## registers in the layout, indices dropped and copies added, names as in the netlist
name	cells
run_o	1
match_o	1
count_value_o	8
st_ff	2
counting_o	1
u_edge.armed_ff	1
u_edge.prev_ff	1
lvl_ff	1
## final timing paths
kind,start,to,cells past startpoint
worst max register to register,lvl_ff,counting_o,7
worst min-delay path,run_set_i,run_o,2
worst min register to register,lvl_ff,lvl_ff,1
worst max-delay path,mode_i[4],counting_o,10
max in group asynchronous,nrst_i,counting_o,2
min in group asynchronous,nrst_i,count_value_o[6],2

---

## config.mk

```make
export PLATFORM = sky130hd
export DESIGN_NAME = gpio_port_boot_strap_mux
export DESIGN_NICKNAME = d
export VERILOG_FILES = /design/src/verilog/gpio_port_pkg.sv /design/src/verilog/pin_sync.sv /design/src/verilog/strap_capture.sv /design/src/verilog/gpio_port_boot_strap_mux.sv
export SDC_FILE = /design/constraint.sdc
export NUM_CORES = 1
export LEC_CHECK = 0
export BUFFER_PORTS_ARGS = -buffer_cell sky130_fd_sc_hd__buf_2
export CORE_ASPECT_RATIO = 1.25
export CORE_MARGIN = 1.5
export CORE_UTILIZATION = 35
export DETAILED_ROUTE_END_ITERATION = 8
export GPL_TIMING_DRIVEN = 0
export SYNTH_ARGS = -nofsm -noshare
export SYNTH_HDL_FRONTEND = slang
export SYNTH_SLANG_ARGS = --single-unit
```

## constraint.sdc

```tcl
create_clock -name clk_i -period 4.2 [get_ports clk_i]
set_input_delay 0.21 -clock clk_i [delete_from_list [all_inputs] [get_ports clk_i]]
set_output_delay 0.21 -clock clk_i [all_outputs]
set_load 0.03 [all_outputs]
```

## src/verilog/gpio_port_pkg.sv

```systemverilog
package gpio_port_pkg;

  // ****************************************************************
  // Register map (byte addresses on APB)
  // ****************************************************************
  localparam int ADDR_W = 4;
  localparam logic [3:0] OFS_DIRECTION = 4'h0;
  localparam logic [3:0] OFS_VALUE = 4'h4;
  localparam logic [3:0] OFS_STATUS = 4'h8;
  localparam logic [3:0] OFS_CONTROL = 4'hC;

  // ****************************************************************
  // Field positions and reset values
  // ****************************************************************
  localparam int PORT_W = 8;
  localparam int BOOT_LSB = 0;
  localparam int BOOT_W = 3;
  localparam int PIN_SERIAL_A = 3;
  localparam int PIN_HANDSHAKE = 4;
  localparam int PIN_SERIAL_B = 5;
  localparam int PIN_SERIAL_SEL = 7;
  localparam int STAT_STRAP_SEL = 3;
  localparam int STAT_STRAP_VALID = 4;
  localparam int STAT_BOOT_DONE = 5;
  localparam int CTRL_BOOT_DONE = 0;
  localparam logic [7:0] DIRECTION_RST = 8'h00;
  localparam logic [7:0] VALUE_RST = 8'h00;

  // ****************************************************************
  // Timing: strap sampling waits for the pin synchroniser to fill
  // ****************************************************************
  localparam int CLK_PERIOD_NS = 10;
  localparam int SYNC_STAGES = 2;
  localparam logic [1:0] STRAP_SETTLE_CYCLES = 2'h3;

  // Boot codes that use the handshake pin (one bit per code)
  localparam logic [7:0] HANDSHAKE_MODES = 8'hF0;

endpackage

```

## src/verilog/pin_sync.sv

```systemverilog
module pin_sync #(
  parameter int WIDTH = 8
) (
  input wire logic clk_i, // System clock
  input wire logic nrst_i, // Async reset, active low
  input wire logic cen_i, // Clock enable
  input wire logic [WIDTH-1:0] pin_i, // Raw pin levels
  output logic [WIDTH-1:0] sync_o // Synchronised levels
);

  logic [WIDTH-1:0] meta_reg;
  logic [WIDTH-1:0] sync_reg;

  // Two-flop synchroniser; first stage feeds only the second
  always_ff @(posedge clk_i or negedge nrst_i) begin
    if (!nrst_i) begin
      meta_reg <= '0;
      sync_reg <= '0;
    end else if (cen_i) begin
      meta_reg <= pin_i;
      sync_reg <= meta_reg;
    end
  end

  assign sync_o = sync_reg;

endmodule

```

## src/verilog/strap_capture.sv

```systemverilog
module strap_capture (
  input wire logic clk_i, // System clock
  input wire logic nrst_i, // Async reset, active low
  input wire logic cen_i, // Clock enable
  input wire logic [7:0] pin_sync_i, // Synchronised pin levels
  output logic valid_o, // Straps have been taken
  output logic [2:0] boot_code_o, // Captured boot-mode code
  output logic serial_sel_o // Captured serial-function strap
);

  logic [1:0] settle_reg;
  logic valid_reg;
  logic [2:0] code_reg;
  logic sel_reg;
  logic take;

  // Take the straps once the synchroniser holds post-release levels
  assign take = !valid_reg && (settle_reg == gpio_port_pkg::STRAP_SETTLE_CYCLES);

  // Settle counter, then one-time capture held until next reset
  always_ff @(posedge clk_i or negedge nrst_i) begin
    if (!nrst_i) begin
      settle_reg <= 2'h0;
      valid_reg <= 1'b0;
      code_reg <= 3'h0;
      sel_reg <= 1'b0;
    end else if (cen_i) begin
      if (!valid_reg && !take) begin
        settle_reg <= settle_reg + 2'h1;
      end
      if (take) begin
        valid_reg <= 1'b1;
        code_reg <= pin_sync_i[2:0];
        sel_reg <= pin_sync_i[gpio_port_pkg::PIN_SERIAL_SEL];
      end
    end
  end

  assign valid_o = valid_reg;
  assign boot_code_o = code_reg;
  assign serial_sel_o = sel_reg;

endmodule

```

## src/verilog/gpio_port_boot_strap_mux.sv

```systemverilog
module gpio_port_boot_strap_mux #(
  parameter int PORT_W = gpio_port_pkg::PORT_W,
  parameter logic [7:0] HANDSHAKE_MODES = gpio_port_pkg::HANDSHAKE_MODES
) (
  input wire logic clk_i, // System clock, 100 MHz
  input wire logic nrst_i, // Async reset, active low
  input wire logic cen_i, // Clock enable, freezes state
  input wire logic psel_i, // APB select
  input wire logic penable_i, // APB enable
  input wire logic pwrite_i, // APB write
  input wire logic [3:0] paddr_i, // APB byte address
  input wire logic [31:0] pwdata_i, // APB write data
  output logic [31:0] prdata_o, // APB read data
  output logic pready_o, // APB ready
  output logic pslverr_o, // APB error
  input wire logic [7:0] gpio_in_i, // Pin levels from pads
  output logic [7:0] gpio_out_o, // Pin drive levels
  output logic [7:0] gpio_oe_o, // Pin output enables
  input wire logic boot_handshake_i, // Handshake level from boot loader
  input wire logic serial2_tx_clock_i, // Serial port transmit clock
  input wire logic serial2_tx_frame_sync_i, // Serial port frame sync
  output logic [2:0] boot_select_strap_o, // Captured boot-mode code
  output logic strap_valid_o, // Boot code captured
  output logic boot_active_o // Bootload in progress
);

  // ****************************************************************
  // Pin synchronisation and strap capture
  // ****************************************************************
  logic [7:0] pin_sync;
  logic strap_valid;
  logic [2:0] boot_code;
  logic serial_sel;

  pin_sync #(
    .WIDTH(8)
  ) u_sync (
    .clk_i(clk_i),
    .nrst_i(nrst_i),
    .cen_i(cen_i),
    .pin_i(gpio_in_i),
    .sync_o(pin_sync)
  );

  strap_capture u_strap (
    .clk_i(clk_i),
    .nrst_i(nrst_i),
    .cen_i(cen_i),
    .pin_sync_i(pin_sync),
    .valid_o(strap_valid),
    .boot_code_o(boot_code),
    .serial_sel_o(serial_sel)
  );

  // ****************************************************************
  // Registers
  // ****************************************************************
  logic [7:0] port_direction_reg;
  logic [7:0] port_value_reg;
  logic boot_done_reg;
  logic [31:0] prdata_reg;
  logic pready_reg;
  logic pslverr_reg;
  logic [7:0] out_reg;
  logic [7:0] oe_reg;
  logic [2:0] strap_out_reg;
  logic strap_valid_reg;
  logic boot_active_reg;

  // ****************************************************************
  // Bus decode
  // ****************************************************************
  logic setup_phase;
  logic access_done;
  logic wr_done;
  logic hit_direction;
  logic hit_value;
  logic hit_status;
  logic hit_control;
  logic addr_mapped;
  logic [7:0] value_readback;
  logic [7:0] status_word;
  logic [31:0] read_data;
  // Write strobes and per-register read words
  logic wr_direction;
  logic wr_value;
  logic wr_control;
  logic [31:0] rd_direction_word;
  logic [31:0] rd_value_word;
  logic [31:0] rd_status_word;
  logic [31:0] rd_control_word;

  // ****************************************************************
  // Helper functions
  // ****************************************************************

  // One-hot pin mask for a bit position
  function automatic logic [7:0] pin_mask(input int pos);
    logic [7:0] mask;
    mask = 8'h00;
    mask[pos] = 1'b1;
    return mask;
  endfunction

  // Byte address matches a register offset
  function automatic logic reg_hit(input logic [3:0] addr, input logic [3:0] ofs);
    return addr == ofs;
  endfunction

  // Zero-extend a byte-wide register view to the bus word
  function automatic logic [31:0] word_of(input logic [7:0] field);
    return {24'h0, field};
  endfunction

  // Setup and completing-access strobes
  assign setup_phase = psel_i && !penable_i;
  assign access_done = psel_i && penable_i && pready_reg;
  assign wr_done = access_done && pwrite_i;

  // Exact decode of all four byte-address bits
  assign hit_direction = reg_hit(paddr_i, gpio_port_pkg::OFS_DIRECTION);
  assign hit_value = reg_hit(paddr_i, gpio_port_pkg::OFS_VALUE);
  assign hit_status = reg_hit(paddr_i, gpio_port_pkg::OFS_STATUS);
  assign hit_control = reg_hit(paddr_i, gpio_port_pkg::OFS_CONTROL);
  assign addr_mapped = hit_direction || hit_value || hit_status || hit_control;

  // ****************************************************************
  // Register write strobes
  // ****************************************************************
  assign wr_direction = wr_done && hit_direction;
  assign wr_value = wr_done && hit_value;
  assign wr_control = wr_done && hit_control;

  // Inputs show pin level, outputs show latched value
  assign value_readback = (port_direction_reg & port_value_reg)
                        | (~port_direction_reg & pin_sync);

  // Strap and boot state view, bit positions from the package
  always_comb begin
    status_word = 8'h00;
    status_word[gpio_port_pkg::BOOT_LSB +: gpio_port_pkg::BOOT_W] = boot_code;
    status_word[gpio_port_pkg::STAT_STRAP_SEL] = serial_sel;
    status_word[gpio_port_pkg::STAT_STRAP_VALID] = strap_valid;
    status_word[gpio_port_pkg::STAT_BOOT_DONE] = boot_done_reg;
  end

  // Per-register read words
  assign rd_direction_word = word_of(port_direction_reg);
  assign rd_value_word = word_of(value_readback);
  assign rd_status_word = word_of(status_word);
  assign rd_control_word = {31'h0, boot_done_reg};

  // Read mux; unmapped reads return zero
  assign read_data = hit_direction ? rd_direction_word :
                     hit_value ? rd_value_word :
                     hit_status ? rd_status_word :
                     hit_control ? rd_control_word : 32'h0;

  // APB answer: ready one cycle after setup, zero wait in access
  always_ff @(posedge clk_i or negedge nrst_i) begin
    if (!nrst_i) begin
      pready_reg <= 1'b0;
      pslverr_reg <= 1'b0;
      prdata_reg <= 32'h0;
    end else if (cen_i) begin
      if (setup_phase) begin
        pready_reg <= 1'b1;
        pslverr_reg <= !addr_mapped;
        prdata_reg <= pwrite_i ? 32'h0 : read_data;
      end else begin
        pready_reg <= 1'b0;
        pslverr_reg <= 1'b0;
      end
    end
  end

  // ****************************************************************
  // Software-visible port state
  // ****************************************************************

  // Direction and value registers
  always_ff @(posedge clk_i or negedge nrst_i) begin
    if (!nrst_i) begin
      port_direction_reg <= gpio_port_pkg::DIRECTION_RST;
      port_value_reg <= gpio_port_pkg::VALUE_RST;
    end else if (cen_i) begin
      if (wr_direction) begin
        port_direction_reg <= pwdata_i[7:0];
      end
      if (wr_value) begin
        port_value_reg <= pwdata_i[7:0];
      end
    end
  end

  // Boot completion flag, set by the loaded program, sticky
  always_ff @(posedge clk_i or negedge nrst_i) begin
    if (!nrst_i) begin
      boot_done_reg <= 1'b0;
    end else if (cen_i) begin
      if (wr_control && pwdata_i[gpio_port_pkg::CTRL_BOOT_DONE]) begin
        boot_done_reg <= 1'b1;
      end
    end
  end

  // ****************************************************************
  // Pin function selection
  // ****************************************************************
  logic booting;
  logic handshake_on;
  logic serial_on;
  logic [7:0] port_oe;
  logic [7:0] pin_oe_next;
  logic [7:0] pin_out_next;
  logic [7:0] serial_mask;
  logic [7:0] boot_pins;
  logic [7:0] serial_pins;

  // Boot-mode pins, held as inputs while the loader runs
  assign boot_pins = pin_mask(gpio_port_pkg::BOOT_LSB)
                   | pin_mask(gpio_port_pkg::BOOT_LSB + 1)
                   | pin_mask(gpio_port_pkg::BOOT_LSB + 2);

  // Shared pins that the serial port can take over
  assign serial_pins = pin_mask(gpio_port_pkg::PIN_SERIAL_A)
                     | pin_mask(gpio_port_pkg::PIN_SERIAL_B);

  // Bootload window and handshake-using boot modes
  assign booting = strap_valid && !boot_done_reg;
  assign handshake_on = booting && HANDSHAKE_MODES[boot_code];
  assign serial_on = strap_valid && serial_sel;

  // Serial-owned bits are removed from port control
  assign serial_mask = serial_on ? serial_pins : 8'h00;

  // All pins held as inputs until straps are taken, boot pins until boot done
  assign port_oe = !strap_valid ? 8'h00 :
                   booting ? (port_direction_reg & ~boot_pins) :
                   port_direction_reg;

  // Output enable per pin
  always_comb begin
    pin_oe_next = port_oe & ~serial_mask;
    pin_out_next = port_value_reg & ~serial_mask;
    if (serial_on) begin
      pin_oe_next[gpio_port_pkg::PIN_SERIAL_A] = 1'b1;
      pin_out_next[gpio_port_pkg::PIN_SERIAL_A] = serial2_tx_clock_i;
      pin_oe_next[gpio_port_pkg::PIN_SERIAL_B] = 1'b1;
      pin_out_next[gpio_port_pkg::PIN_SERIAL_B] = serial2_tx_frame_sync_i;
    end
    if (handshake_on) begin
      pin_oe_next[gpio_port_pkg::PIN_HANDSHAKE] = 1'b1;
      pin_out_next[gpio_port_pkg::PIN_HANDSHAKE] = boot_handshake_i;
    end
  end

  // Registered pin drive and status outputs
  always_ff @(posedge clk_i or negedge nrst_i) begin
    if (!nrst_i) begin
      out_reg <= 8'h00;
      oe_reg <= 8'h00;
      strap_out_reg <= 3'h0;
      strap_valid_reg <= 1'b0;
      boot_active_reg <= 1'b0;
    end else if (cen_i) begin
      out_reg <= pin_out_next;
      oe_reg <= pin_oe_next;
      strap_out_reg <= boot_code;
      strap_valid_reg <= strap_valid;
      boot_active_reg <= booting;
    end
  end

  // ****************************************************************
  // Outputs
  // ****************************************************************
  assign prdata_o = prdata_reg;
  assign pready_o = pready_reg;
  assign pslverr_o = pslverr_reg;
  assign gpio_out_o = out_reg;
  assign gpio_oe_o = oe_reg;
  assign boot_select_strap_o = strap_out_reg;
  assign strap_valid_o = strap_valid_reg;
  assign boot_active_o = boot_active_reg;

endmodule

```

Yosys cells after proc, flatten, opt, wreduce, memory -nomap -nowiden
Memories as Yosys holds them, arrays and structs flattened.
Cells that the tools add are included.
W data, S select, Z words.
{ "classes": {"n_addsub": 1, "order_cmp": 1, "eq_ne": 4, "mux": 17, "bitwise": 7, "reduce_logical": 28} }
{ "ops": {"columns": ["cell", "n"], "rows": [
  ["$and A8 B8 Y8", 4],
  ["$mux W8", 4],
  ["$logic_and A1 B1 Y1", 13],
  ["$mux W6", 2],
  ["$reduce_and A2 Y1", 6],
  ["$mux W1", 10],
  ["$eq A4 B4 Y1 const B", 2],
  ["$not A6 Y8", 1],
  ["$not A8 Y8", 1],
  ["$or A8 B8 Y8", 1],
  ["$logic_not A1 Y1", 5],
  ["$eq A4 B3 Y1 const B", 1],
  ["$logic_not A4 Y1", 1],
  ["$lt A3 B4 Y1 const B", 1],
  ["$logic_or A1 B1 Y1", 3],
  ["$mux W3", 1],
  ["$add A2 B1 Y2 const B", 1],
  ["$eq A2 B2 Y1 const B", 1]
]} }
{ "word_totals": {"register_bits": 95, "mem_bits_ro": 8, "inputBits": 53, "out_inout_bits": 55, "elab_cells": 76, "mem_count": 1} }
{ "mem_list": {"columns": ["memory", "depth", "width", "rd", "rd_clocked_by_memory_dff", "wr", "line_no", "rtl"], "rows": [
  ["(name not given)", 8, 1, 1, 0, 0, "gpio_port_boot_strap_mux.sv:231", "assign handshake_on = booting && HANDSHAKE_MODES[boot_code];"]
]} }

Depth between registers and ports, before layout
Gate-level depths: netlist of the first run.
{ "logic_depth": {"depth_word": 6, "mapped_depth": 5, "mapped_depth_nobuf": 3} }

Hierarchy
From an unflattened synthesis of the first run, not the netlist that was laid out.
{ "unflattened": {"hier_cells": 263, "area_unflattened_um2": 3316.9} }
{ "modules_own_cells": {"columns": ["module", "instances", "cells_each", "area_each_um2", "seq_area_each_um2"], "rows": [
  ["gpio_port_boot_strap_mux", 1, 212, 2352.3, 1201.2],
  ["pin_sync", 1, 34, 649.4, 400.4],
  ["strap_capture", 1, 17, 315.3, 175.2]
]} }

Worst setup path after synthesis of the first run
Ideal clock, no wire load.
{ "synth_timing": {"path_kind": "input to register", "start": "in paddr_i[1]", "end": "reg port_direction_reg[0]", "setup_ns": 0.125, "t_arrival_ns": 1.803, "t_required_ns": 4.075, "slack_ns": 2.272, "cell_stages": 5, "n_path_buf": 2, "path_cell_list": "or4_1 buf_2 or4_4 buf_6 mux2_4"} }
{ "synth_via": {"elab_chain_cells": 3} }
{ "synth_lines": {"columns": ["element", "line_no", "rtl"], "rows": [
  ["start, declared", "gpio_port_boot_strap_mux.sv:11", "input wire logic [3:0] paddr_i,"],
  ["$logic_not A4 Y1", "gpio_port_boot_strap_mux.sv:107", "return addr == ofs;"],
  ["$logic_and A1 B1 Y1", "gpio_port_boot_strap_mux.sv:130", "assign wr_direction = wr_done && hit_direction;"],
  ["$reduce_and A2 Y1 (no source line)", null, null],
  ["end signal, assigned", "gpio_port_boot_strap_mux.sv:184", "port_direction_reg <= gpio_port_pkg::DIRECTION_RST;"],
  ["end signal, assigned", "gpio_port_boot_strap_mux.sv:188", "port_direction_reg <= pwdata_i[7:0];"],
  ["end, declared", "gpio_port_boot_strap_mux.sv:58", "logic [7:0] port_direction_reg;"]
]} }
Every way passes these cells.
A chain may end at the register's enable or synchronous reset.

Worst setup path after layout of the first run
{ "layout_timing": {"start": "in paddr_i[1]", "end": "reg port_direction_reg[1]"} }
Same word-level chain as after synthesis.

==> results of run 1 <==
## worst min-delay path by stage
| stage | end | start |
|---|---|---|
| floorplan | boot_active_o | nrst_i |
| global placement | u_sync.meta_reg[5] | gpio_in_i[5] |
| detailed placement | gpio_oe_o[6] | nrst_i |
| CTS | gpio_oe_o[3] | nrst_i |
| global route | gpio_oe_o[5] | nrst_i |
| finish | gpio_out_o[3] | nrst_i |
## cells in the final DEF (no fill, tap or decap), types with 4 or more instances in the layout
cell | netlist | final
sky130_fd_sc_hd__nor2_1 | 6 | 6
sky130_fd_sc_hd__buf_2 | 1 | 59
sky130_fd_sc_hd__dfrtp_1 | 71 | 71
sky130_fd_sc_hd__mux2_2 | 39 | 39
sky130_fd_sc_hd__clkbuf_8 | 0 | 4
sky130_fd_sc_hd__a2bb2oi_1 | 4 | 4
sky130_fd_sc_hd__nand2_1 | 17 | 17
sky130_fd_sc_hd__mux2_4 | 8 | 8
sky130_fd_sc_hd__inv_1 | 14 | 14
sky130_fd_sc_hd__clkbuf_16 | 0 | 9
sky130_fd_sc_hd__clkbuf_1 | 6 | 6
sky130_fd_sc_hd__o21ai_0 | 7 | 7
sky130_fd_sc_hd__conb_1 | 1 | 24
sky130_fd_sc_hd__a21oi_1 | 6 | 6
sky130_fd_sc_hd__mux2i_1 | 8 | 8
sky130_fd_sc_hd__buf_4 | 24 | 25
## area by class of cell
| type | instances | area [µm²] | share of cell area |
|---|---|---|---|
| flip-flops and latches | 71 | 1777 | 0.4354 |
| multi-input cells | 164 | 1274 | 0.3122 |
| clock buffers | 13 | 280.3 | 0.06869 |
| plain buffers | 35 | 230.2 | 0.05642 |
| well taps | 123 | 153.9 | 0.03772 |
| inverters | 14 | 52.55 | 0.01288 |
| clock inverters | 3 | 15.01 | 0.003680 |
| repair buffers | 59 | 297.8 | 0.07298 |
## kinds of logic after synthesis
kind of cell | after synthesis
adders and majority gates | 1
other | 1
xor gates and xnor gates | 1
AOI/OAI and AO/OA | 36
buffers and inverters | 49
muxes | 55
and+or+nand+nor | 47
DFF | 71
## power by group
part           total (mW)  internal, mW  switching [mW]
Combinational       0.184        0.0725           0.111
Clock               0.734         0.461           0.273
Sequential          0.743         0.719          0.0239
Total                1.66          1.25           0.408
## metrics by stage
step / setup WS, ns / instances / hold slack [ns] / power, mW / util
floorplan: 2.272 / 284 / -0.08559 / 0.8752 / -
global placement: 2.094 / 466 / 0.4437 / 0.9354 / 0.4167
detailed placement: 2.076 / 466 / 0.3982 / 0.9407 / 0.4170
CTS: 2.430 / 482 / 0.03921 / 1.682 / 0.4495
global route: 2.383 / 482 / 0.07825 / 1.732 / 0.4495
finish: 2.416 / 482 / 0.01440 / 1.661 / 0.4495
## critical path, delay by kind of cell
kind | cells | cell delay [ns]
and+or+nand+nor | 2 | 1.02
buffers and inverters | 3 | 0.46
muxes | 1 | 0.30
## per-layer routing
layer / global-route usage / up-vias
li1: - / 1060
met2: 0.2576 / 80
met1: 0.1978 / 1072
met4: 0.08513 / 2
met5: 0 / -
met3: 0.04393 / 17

## EXERCISE DIRECTIONS
The required answer is the exact run of lines above starting at the line with "worst max-delay path,mode_i[4],counting_o,10" and ending at the line with "min in group", with both ends present.

## WRITTEN ANSWER
worst max-delay path,mode_i[4],counting_o,10
max in group asynchronous,nrst_i,counting_o,2
min in group asynchronous,nrst_i,count_value_o[6],2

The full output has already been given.